**DATA SHOWN**
____________________
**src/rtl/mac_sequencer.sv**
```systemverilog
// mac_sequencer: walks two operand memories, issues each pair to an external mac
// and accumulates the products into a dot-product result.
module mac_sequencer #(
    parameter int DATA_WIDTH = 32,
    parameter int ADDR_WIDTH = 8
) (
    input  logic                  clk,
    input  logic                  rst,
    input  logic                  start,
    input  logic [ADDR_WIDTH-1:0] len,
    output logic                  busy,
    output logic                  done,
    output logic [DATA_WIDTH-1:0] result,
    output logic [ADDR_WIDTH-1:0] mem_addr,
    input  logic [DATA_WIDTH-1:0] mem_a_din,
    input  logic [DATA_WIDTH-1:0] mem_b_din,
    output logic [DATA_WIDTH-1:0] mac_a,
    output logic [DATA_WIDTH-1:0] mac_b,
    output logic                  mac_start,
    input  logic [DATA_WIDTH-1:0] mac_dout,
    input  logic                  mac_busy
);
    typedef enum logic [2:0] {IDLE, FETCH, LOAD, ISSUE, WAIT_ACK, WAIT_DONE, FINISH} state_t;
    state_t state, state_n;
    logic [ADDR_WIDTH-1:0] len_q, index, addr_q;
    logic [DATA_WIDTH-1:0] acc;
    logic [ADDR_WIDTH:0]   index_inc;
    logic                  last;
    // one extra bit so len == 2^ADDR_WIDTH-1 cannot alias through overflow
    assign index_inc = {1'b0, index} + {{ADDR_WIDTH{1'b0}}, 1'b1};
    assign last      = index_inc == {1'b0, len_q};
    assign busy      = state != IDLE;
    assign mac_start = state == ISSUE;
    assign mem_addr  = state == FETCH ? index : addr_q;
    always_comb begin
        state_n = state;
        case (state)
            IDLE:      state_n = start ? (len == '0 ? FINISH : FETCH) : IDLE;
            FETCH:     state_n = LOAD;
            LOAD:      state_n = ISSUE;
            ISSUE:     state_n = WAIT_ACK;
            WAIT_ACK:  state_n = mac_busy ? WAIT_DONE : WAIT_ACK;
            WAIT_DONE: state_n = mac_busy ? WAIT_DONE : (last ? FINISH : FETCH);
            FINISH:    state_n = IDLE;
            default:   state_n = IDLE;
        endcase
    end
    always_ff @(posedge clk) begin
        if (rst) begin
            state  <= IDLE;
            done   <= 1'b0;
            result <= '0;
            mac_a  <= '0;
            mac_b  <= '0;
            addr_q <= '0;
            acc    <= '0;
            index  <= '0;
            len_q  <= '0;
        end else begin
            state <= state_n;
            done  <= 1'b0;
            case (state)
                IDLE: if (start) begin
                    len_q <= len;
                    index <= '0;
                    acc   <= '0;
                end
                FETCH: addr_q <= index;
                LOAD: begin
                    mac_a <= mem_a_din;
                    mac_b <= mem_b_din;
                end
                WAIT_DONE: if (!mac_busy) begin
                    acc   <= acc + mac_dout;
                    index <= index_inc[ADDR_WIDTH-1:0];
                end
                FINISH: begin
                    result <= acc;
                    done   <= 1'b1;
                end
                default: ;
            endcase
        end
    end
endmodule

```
____________________
**THE PROBLEM**
Return the lines above that include the string "input".

**RESPONSE TO THE TASK**
    input  logic                  clk,
    input  logic                  rst,
    input  logic                  start,
    input  logic [ADDR_WIDTH-1:0] len,
    input  logic [DATA_WIDTH-1:0] mem_a_din,
    input  logic [DATA_WIDTH-1:0] mem_b_din,
    input  logic [DATA_WIDTH-1:0] mac_dout,
    input  logic                  mac_busy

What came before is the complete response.